━━━ Task inputs

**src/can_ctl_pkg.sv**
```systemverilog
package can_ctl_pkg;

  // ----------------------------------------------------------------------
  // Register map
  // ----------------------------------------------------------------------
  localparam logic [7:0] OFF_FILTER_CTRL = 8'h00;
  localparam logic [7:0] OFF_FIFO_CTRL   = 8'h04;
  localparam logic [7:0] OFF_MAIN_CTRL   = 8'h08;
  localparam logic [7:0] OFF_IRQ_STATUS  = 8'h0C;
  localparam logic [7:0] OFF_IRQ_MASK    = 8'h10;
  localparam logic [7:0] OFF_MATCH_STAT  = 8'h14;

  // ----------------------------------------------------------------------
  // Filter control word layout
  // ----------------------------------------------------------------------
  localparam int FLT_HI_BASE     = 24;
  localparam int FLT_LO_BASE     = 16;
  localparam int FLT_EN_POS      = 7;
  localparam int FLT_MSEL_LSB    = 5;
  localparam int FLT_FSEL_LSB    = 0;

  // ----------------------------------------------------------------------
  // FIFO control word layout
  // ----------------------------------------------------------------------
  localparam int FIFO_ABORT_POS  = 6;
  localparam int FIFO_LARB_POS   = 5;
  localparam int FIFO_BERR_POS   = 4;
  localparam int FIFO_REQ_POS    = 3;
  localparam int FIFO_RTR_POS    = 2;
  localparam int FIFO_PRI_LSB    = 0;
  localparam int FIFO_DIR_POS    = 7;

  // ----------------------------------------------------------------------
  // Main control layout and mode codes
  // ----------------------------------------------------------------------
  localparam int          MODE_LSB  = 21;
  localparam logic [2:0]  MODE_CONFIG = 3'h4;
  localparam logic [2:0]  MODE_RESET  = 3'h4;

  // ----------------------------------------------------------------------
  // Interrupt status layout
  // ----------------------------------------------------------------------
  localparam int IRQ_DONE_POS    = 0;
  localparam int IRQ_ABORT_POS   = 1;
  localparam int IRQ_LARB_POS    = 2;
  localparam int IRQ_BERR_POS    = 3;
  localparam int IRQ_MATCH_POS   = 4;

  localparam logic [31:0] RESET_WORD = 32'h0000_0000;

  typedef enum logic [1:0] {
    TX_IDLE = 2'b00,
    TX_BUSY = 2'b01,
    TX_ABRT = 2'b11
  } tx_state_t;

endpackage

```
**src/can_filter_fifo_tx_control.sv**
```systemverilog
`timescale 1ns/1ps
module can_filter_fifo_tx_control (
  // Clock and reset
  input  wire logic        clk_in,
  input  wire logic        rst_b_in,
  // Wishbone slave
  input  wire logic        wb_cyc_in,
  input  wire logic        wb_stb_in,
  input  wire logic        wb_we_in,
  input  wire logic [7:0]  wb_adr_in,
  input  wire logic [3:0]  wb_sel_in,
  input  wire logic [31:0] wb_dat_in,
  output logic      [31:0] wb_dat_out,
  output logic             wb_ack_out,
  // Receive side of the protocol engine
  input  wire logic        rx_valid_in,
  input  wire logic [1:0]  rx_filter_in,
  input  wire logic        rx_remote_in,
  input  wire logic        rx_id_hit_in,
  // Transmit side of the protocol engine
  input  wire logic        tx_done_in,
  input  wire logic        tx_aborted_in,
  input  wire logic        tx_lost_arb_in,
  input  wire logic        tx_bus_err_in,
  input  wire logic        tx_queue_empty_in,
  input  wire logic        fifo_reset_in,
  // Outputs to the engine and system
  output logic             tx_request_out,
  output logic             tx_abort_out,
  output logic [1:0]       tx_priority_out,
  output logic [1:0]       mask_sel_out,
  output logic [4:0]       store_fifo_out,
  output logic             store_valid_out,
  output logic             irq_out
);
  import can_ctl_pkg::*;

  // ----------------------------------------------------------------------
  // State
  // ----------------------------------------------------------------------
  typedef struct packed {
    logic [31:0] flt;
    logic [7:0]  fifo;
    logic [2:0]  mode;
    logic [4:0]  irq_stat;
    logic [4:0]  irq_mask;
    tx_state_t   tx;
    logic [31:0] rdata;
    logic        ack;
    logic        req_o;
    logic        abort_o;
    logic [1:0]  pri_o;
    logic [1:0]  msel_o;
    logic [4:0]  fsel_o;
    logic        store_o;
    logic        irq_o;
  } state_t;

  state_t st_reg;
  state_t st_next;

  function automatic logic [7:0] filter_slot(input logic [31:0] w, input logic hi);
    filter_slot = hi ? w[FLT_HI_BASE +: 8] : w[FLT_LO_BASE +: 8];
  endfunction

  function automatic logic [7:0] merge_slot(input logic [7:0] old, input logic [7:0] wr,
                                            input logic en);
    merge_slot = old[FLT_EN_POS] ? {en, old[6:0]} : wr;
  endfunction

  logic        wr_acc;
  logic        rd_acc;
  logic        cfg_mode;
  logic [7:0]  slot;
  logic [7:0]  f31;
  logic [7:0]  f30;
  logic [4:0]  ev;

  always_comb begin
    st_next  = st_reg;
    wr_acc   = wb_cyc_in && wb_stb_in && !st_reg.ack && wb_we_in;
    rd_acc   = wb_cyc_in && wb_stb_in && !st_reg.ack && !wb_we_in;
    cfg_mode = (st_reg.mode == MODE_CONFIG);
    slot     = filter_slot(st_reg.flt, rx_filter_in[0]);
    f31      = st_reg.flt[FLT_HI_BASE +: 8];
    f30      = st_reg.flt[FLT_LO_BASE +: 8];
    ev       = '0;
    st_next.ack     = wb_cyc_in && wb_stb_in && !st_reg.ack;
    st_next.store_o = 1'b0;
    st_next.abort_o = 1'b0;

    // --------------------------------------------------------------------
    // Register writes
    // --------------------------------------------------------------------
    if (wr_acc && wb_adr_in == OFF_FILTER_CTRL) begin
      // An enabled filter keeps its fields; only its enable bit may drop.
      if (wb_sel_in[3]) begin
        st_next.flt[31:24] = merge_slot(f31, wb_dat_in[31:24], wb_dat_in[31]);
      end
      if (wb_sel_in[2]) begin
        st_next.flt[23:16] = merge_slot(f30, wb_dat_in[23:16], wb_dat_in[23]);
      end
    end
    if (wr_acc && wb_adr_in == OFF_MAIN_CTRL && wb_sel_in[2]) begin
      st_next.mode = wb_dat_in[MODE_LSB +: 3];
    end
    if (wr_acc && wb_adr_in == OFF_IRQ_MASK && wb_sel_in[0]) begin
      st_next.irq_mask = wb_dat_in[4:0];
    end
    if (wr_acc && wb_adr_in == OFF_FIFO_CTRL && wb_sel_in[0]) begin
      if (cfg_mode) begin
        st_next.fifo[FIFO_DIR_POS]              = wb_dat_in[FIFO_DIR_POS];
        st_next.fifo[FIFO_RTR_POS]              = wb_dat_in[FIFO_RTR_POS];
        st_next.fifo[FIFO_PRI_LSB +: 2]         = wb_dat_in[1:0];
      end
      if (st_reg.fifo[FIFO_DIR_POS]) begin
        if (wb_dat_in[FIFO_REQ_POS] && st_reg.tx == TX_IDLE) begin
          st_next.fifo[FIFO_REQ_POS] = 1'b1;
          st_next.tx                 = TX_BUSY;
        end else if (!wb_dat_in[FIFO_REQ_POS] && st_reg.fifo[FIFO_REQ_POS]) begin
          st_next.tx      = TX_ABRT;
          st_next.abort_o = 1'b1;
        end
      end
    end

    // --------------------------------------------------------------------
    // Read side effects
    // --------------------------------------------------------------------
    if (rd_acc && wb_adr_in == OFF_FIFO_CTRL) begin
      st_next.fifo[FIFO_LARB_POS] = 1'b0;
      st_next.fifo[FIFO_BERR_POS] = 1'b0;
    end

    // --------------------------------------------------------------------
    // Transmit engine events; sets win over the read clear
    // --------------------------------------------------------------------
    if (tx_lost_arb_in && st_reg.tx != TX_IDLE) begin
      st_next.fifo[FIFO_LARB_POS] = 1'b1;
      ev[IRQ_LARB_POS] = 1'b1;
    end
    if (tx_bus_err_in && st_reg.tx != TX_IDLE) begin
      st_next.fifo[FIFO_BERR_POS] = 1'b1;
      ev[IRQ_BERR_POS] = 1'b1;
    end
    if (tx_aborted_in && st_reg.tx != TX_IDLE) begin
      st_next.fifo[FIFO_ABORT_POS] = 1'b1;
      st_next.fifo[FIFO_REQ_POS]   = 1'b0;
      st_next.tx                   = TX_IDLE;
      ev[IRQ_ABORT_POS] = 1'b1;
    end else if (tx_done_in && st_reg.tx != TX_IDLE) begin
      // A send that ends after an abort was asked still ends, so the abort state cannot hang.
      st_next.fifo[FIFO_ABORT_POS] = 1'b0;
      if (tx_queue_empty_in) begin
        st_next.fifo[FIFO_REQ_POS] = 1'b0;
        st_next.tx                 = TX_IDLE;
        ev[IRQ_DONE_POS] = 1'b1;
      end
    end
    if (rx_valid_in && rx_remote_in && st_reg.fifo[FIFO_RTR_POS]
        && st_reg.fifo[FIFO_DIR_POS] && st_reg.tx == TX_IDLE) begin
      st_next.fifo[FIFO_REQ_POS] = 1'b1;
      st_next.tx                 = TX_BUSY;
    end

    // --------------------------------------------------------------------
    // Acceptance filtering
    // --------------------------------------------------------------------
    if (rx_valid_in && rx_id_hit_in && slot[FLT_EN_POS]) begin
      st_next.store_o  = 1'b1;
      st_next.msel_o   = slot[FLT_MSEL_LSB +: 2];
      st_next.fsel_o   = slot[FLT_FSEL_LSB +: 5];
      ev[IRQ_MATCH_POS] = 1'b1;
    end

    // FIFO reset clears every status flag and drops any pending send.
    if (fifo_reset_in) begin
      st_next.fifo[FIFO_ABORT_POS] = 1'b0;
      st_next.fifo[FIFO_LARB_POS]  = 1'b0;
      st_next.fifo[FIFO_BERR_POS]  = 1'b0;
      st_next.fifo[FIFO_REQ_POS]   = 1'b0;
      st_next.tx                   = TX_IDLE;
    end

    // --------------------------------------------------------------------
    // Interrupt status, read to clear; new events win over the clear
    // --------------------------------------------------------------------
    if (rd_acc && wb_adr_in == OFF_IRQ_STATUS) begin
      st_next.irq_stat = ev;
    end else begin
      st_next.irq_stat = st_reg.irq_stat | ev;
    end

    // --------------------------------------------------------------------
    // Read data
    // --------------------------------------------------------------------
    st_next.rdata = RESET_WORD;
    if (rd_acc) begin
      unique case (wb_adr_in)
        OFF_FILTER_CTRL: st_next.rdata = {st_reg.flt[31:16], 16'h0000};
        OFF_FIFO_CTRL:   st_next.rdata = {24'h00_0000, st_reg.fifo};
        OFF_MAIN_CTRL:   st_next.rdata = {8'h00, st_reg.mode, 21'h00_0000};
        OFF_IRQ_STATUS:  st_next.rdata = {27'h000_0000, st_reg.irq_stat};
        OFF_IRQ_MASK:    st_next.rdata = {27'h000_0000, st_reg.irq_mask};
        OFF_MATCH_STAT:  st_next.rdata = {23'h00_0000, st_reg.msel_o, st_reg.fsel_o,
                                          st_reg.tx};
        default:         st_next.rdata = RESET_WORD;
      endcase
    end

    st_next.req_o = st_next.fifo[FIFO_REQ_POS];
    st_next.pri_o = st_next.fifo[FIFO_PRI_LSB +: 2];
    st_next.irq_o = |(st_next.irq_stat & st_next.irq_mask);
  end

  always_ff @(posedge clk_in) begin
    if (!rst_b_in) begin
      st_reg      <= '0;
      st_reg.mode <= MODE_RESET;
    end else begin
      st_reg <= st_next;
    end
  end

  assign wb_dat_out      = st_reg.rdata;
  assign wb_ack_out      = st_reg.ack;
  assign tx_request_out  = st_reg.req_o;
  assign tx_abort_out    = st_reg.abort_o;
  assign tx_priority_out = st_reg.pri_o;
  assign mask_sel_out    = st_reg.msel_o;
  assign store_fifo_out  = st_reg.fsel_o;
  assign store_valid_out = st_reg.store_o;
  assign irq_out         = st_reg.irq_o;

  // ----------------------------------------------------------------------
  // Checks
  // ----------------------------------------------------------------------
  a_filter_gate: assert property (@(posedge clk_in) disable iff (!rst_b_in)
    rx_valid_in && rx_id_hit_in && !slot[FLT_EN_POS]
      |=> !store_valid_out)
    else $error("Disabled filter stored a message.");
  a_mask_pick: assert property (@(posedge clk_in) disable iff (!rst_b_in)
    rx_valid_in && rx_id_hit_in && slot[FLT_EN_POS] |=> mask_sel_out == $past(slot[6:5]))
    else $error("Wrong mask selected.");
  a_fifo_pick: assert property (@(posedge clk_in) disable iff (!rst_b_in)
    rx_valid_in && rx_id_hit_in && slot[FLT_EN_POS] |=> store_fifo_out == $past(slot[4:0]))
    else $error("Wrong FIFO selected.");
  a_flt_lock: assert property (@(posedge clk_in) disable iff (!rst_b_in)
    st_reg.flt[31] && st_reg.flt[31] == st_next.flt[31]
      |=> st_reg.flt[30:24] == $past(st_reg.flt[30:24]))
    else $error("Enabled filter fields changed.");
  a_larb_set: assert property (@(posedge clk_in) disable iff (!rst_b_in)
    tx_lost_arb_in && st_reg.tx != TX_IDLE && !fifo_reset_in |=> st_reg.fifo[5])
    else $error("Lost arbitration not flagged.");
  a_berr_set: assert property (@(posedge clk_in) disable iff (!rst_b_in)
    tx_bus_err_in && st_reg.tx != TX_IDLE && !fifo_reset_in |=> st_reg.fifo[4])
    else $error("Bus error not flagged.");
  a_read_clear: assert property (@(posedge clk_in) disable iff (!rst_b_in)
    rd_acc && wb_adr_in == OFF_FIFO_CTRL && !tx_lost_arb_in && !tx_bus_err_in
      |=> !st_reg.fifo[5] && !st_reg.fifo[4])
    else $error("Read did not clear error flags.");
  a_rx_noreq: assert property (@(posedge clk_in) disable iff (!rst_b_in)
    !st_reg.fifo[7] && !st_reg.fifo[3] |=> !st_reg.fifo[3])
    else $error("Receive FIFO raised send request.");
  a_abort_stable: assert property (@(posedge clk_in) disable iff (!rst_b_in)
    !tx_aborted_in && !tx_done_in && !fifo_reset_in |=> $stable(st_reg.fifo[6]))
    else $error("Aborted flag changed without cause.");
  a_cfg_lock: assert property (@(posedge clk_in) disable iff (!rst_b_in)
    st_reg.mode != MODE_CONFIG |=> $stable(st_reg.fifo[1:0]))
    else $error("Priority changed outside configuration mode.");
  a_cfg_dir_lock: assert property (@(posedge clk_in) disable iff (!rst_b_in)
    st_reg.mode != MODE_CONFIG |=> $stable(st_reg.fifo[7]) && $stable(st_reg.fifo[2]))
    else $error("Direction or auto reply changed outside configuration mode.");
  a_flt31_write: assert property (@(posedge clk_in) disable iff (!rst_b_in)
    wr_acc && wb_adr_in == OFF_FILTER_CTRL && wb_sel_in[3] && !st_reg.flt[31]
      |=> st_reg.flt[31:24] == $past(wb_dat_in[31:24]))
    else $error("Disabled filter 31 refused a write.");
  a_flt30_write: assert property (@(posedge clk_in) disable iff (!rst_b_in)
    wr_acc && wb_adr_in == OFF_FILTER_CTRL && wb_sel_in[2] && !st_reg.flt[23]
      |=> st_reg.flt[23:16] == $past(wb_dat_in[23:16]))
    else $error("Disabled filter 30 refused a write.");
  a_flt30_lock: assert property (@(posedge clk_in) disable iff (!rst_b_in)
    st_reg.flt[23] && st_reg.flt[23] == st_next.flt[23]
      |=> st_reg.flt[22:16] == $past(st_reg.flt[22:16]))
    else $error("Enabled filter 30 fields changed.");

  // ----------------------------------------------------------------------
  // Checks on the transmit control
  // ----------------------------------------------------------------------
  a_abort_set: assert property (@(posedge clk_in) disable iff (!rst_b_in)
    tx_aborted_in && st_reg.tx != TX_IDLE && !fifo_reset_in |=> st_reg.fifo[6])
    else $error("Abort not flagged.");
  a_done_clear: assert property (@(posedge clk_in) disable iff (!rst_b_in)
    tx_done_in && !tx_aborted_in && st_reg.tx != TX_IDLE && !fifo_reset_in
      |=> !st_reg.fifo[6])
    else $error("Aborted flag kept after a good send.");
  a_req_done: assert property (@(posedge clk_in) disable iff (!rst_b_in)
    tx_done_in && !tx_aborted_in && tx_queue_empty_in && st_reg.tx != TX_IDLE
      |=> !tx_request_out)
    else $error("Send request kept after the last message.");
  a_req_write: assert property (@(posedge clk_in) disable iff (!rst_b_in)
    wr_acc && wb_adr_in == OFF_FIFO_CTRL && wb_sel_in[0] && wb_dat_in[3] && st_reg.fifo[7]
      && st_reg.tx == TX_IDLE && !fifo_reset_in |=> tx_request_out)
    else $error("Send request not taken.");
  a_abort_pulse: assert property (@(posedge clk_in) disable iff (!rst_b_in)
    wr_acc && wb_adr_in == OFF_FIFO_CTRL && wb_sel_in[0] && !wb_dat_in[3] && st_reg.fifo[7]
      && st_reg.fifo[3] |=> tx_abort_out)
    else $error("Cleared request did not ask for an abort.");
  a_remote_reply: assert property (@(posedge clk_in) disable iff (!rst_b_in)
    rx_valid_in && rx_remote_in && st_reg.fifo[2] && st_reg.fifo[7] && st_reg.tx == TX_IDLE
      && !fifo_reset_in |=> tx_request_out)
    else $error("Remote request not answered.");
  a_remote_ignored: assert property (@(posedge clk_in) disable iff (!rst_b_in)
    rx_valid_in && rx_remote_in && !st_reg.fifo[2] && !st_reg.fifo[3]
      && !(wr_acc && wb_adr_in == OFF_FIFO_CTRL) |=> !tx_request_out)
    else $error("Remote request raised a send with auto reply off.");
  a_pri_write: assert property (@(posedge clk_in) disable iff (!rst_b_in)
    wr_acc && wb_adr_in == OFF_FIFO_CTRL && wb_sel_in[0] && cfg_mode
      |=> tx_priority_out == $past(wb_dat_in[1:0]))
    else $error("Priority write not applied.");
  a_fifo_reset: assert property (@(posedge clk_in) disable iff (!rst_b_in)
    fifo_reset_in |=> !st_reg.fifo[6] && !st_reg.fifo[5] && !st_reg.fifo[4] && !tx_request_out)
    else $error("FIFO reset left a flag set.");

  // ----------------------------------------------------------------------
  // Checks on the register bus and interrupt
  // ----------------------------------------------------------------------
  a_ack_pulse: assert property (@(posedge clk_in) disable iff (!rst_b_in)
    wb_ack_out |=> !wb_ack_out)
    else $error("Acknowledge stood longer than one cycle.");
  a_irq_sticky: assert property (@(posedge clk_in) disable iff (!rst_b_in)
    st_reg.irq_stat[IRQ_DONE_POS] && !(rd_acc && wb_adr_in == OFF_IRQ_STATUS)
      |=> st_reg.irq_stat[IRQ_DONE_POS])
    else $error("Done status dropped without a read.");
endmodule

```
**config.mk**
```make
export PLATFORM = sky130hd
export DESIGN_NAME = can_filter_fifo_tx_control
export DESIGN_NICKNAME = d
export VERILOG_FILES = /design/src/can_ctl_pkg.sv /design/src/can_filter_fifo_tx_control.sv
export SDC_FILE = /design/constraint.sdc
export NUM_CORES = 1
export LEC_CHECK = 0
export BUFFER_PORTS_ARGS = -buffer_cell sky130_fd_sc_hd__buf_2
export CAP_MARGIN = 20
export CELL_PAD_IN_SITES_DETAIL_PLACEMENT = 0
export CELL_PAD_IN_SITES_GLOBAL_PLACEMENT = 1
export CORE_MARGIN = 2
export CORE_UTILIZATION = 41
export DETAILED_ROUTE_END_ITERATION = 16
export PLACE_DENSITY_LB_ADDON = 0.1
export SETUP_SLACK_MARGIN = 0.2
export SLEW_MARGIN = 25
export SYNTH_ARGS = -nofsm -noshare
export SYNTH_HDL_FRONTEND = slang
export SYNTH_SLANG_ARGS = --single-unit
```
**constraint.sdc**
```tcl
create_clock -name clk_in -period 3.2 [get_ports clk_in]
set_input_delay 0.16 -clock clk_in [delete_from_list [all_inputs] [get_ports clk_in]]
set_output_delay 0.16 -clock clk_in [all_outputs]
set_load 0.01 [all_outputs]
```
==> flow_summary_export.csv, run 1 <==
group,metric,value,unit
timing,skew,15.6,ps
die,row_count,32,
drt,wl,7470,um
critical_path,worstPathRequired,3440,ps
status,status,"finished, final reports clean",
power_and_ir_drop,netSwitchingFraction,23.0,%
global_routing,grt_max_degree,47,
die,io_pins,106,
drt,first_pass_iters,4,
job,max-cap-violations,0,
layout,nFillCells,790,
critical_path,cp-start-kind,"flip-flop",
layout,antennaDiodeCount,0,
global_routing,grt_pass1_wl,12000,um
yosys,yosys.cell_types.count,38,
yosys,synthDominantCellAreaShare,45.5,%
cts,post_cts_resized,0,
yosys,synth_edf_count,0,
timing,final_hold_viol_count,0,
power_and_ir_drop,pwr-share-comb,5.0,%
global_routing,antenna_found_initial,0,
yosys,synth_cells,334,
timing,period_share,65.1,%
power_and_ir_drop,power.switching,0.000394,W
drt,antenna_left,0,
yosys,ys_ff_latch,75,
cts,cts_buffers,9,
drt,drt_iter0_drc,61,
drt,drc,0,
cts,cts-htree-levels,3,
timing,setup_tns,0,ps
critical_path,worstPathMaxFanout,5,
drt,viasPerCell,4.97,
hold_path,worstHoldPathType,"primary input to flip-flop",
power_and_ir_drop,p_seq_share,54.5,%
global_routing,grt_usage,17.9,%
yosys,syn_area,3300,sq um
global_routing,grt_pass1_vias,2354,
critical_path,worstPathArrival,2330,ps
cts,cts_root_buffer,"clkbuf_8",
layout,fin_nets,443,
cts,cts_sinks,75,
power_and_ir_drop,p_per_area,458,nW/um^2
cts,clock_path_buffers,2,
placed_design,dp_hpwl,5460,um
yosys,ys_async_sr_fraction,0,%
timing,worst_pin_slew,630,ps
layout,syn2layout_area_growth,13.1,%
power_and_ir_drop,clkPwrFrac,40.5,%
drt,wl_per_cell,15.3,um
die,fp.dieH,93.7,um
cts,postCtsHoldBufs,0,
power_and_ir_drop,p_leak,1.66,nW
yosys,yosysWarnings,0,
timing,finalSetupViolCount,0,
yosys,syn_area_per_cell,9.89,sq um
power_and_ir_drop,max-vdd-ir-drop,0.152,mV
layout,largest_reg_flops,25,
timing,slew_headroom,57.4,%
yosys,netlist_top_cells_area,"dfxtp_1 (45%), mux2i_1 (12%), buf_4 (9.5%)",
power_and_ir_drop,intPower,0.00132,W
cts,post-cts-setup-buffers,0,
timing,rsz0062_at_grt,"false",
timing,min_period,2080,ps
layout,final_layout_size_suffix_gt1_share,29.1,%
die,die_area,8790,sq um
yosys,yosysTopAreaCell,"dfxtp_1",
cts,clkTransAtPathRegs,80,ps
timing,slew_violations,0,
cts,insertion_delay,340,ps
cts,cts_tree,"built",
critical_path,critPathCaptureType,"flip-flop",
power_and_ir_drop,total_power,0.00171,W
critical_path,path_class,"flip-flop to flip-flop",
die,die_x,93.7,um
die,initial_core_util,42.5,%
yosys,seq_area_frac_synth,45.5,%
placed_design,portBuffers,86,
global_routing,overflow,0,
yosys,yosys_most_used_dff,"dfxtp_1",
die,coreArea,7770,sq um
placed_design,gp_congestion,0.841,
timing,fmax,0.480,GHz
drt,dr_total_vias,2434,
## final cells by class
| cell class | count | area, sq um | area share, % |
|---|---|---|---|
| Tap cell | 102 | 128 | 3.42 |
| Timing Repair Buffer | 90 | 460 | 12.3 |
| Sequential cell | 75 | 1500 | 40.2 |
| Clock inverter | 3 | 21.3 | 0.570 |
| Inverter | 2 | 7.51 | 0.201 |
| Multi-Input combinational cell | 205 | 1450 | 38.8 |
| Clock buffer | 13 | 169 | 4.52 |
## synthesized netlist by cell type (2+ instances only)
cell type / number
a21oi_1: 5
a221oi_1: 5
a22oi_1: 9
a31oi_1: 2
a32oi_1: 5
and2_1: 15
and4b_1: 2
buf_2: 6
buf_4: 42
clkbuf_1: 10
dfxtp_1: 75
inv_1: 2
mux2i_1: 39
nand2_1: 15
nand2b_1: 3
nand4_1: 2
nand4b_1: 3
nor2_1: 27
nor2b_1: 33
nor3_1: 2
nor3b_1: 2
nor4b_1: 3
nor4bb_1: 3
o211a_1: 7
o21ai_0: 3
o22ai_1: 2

━━━━━━
━━━ Task inputs

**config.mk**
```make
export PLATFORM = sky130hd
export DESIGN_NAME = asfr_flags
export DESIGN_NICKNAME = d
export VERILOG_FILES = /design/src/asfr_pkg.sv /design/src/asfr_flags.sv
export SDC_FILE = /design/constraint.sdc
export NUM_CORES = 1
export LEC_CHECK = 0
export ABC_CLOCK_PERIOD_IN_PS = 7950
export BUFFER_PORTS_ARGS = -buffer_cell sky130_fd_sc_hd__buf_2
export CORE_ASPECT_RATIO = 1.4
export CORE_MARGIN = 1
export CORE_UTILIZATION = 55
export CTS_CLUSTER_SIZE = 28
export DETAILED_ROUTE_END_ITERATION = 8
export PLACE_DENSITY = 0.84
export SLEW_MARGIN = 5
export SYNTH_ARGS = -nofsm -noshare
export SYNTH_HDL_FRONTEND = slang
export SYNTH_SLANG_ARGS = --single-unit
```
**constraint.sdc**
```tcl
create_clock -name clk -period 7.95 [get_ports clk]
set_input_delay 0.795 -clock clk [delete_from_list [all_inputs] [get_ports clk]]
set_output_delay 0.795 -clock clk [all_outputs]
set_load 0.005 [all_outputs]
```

━━━━━━

What is the number of lines in the records that include the word "flagged"? Answer with that number only.

3